_What the task requires:_
Scan the records below. List lines holding "output".
Segment Start: Stored data
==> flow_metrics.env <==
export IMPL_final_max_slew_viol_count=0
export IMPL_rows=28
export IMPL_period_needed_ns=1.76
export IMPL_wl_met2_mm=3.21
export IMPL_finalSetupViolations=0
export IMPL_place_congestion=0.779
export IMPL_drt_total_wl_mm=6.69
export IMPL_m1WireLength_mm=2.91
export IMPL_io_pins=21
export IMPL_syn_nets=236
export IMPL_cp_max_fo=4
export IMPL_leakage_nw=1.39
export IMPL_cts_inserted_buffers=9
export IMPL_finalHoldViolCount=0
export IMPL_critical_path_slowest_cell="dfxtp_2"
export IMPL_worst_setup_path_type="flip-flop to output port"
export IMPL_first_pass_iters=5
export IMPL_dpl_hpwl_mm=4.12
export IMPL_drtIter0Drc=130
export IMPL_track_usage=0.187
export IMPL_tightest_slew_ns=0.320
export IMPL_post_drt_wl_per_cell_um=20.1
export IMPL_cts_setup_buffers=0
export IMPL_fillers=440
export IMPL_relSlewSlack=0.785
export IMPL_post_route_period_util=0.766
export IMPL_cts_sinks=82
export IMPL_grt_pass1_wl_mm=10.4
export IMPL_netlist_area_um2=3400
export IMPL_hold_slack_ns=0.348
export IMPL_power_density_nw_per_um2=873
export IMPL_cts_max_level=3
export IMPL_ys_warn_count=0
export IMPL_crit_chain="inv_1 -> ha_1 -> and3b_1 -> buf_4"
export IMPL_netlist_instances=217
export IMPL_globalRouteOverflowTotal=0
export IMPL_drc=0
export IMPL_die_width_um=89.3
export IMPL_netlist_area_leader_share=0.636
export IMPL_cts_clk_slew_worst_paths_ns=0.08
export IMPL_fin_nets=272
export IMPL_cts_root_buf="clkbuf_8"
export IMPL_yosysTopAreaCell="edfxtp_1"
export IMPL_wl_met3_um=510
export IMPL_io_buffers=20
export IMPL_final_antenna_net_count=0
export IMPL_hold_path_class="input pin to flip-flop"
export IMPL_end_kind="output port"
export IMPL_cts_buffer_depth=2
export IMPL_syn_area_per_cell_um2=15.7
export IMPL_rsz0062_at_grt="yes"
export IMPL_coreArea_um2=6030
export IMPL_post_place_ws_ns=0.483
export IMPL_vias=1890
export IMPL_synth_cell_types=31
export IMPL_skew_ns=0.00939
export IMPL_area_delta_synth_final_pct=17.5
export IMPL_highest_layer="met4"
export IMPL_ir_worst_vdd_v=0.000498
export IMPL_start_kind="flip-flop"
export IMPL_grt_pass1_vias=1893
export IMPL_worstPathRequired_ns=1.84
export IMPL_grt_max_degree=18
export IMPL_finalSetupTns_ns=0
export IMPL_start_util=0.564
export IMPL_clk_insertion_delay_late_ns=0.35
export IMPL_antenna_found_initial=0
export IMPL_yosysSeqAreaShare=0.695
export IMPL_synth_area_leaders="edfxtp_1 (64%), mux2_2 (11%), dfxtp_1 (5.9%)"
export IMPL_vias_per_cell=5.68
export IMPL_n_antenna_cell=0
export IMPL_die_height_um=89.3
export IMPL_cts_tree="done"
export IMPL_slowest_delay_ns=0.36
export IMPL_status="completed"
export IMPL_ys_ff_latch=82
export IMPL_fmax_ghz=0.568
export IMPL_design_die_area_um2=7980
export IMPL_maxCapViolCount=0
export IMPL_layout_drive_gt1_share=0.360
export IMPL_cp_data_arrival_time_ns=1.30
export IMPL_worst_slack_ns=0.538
Segment End: Stored data
_Answer space:_
export IMPL_worst_setup_path_type="flip-flop to output port"
export IMPL_end_kind="output port"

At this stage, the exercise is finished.